The CBI’s findings have been substantiated again and again. Late last year it was revealed that our ‘language deficit’ costs the UK a whopping £48bn a year. And an earlier study, dubbed the ‘Eurobarometer’, found that Britain had the worst foreign language skills in Europe behind only Hungary.
It’s estimated that over 95% of Britain is monolingual, with the 5% made up mostly of Gaelic (in Scotland) and South Asian languages like Bengali, Punjabi, and Hindi. The majority of Brits can’t even stumble their way through a conversation in a foreign language (which is perhaps why we often fall back on the ‘talk louder-gesticulate more aggressively’ tactic).
Why is this?
In England, the answer might be that English students receive a relatively low amount of hours of foreign language education – only 216 compulsory hours, compared to 790 in Spain. Even more damningly, the lessons generally start too late, at age eleven, when the brain is past the prime language-acquisition stage. With no compulsory foreign-language education at a GCSE level, less than half of all students continue to learn languages, with the percentage dropping as low as 5% at A-level.

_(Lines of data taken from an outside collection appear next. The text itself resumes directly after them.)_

From an optimization exercise on the open Yosys and OpenROAD flow, aimed at small area, a short achievable clock period and few clock cycles; shortcuts taken in it are not production practice.
Where RTL was checked, it was by simulation tests only, not by an equivalence proof against the original.

== the previous run ==
// complex_unit
module complex_unit (
    input  logic          cpu_clk_i,
    input  logic          rst_i,
    input  logic          flush_i,
    input  logic          cu_valid_i,
    input  logic [2:0]    cu_opcode_i,
    input  logic [31:0]   cu_operand1_i,
    input  logic [31:0]   cu_operand2_i,
    output logic          busy_o,
    output logic [31:0]   result_o,
    output logic          wb_valid_o
);
    localparam logic [2:0] S_IDLE = 3'd0, S_MUL = 3'd1, S_NORM = 3'd2,
                           S_DIV = 3'd3, S_DONE = 3'd4;
    logic [2:0]  r_state;
    logic [32:0] r_p;       
    logic [31:0] r_q;       
    logic [32:0] r_x;       
    logic [4:0]  r_cnt;     
    logic        r_div;     
    logic        r_hi;      
    logic        r_neg;     
    logic        r_rem;     
    function automatic logic [5:0] bitlen(input logic [31:0] v);
        bitlen = 6'd0;
        for (int i = 0; i < 32; i++)
            if (v[i]) bitlen = 6'(i + 1);
    endfunction
    function automatic logic [64:0] bk_add(input logic [63:0] a, input logic [63:0] b,
                                           input logic cin, input int w);
        logic [64:0] g, p, gg, pp;
        logic [64:0] r;
        g = '0; p = '0;
        g[0] = cin; p[0] = 1'b0;
        for (int i = 0; i < w; i++) begin
            g[i+1] = a[i] & b[i];
            p[i+1] = a[i] ^ b[i];
        end
        gg = g; pp = p;
  ...
clock: 10.0 ns
lec_check: 0
cap_margin: 20
core_margin: 2
core_utilization: 40
setup_slack_margin: 3.5
slew_margin: 20
run.sh (not shown) runs the stock make flow with config.mk's settings and CLKGATE_MAP_FILE= SYNTH_SCRIPT=/design/flow/synth_recipe.tcl, a recipe that flattens the netlist after the stock synthesis.
Testbench counts of the previous run, summed over its fixed seeds: cycles 12,772.
[inputs] the current run vs the previous run
# the previous run
export LEC_CHECK = 0
export CAP_MARGIN = 20
export CORE_MARGIN = 2
export CORE_UTILIZATION = 40
export SETUP_SLACK_MARGIN = 3.5
export SLEW_MARGIN = 20
create_clock -name core_clock -period 10.0 [get_ports {cpu_clk_i}]
# the current run
export LEC_CHECK = 0
export CAP_MARGIN = 20
export CORE_MARGIN = 2
export CORE_UTILIZATION = 40
export SETUP_SLACK_MARGIN = 4
export SLEW_MARGIN = 20
create_clock -name core_clock -period 10.0 [get_ports {cpu_clk_i}]
[summary]
- [compare] base=the previous run new=the current run: via count of the first global-routing pass climbed 465; placed wire-length estimate after detailed placement went down; synthesis-to-layout area growth went up.
- On detailed-route via count, the lower figure sits with the previous run, not the current run.
- Of the current run and the previous run, it is the current run that has the higher setup slack of the worst register-to-register path.
- The run showing the greater count of cells resized by post-cts repair is the current run.

---

complex_unit, a different RTL version from the one above (not shown whole).
For scale: roughly 3,000 cells after synthesis, ~25,000 µm² of cells after synthesis.
clock: 10.0 ns
lec_check: 0
cap_margin: 20
core_margin: 2
core_utilization: 40
setup_slack_margin: 3.25
slew_margin: 20
tns_end_percent: 30
The first run completed without violations.
Testbench counts at the start, summed over its fixed seeds: cycles 12,772.
==> next run, changes <==
Settings changed: CORE_UTILIZATION 40 to 50, SETUP_SLACK_MARGIN 3.25 to 3.5, TNS_END_PERCENT 30 to default.
Outcome: The new run passed the timing, DRC and antenna checks; global-route usage went up by 9.9 points; die area is lower by 20%; area after synthesis is unchanged; via count grows by 4.3%; count of clock-buffer cells in the layout is unchanged; maximum frequency grows by 4.3%; worst hold slack improved by 0.013 ns; utilization rises by 14 points.
==> next run, changes <==
Settings changed: CORE_UTILIZATION 50 to 40, SETUP_SLACK_MARGIN 3.5 to 4.
Area after synthesis does not change.
Cell count came out higher by a few percent.
Die area came out higher by a quarter to a third.
Core utilization came out lower by 11 points.
Via count came out lower by a few percent.
Worst setup slack is worse by 0.064 ns.
==> next run, changes <==
Settings changed: SETUP_SLACK_MARGIN 4 to 3.75, TNS_END_PERCENT from default to 30.
=> Die area stays the same. Utilization came out higher by 0.67 points.
==> next run, changes <==
Settings changed: SETUP_SLACK_MARGIN 3.75 to 3, TNS_END_PERCENT 30 to default.
=> The changed run ran to the end with no violations; worst setup slack degrades by 0.40 ns; fmax came out lower by about 6%; clock skew barely changes; clock-buffer cell count stays the same; cell area drops by 7.0%; global-route usage went down by 2.2 points; area after synthesis stays the same; hold slack degrades by 0.0065 ns; first-iteration DRC count shrinks by about 6.4%.
==> next run, changes <==
Settings changed: SETUP_SLACK_MARGIN 3 to 3.25.
Sequential share of layout area hardly moves.
Cell count barely changes.
Final area rose by 0.39%.
Non-clock buffer count shrinks by 2.
Wire length rises by 0.72%.
Die area is unchanged.

---

Another version of the RTL of complex_unit (not shown whole).
Size: about 3400 cells after synthesis, ~110 I/O pins, roughly 26000 µm² of cells after synthesis.
Settings: LEC_CHECK=0, CAP_MARGIN=20, CORE_MARGIN=2, CORE_UTILIZATION=30, SETUP_SLACK_MARGIN=4, SLEW_MARGIN=20; clock period 10.0 ns.
Rerun with:
Settings changed: CORE_UTILIZATION 30 to 40, SETUP_SLACK_MARGIN 4 to 3.5.
After rerunning: Wire length goes down slightly; die area is lower by a quarter to a third; worst setup slack loses 0.091 ns; cell area came out lower by a few percent; global-route usage rises by 7.5 points; flip-flop and latch count does not change.
Rerun with:
Settings changed: SETUP_SLACK_MARGIN 3.5 to 4.
Outcome: The changed run finished with timing, DRC and antenna clean; global-route usage stays flat; clock skew is lower by 0.0040 ns; via count is higher by 1.3%; hold slack loses 0.0098 ns; first-iteration DRC count is lower by 2.7%; core utilization is higher by 1.6 points; non-clock buffer count is higher by 55; sequential share of layout area is lower by 0.37 points; final area is higher by 3.5%.
Function was not checked in any run of this note: the RTL went through the layout flow alone.

---

v17:
RTL: one of the versions met above, not the one the previous note started from.
For scale: ~3000 cells after synthesis, roughly 110 flip-flops.
clock: 10.0 ns
lec_check: 0
cap_margin: 20
core_margin: 2
core_utilization: 40
setup_slack_margin: 4.5
slew_margin: 20
Testbench counts of v17, summed over its fixed seeds: cycles 12,772.
Setup changes, v17 to v4
Settings: a change of SETUP_SLACK_MARGIN from 4.5 to 3.75.
==> comparison <==
From v17 to v4 the numbers moved as follows: non-filler instance count after layout picked up an extra 13; first-pass GRT wire length saw an increase; clock-pin slew on the worst setup and hold paths level; fmax now sits lower; final net count essentially unchanged. Comparing v4 and v17, non-clock buffer instance count of the final layout is lower on v17. v4 reports a higher worst hold slack than v17 does. Between v4 and v17, the design area does not differ in any meaningful way. v17 vs v4, worst setup path startpoint: r_p[1] vs r_p[15]. Mean cell area of the mapped netlist of v4 is on par with v17.

static timing again, ports no longer ideal:
Ports are ideal in the flow. The routed layouts listed here were re-timed in OpenROAD.
Step 1 assumes that a clkbuf_16 drives the clock port and a buf_2 every other input.
Step 2, shift: input delay + t, output delay - t, t = (earliest + latest rising clock arrival at the registers) / 2. This alone moves slack from input paths to output paths.
a / b / c = no drivers / after step 1 / after step 2; a / b = the first two.
run | t (ns) | setup WS [ns] | latest minus earliest clock arrival (ns) | worst slew at a driven data input, ns | cell pins on the clock port's net
the previous run | 0.431 | 3.478 / 3.514 / 3.083 | 0.017 / 0.017 | 0.05 | 1
the current run | 0.442 | 3.753 / 3.777 / 3.335 | 0.018 / 0.018 | 0.05 | 1
the first run of note 2 | 0.454 | 3.287 / 3.287 / 3.035 | 0.013 / 0.013 | 0.05 | 1
the second run of note 2 | 0.444 | 3.565 / 3.551 / 3.161 | 0.020 / 0.020 | 0.06 | 1
the third run of note 2 | 0.437 | 3.502 / 3.502 / 3.377 | 0.021 / 0.020 | 0.06 | 1
the fourth run of note 2 | 0.433 | 3.591 / 3.591 / 3.327 | 0.011 / 0.011 | 0.07 | 1
the fifth run of note 2 | 0.453 | 3.187 / 3.187 / 2.804 | 0.012 / 0.012 | 0.05 | 1
the sixth run of note 2 | 0.454 | 3.393 / 3.366 / 3.061 | 0.013 / 0.012 | 0.05 | 1
the first run of note 3 | 0.442 | 3.674 / 3.674 / 3.438 | 0.011 / 0.011 | 0.09 | 1
the second run of note 3 | 0.446 | 3.583 / 3.583 / 3.191 | 0.018 / 0.019 | 0.07 | 1
the third run of note 3 | 0.453 | 3.655 / 3.655 / 3.541 | 0.015 / 0.014 | 0.07 | 1
v17 | 0.448 | 3.614 / 3.614 / 3.281 | 0.010 / 0.010 | 0.07 | 1
v4 | 0.435 | 3.584 / 3.584 / 3.285 | 0.014 / 0.014 | 0.07 | 1
After both steps setup and hold are still met in every run listed. The setup slack of the current run, which loses most, moves by +0.024 ns with the drivers and by -0.418 ns with both steps.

In Scotland, however, we have more than triple the amount of years of language education, with eleven in total, compared to England’s three, but our language abilities are little better. So, is there something in the water, or are Brits congenitally bad at languages?
Partially it is the curriculum, with its blinkered concentration of lists of nouns at the expense of learning the grammar and structure of language. Mostly, though, it is the prevalence of English and the lack of a direct imperative to learn a second language.
Across Europe, bilingualism is the norm, but the vast majority have English as their second language. Other European school teach English for longer than we teach say French or German and of course there is a massive imperative to learn it. English is the widest spoken language in the world: the lingua franca not only for politicians, scientists, academics, but everyday people. You also cannot discount the immense popularity of American film and TV. Many Europeans also have English language channels. The only equivalent we have is Gaelic channels in Scotland. This theory is backed up by the fact that language skills across the ‘anglosphere’ are uniformly appalling.
There might be some hope for the future. In Britain, we have the most variety of language lessons of any education system in the EU. Over 90% of EU schools only teach English, while British schools offer lessons in Mandarin, Chinese, Urdu and more than nineteen other languages. The 2013 pupil census, meanwhile, showed that the future generation of the UK is increasingly bilingual with over a million EAL (English as an additional language) students across the UK, speaking over 360 languages between them. Sometimes seen as a negative by commentators (Nigel Farage often cites this statistic), as these children’s English skills inevitably improve they will have a massive advantage in the job market.
The UK government have also recently overhauled the English education system, delivering more foreign language education from a younger age. From September 2014, it will be compulsory for primary school children to learn another language from the age of seven. Are the British bad at foreign languages? On the whole, yes, but we don’t have to be.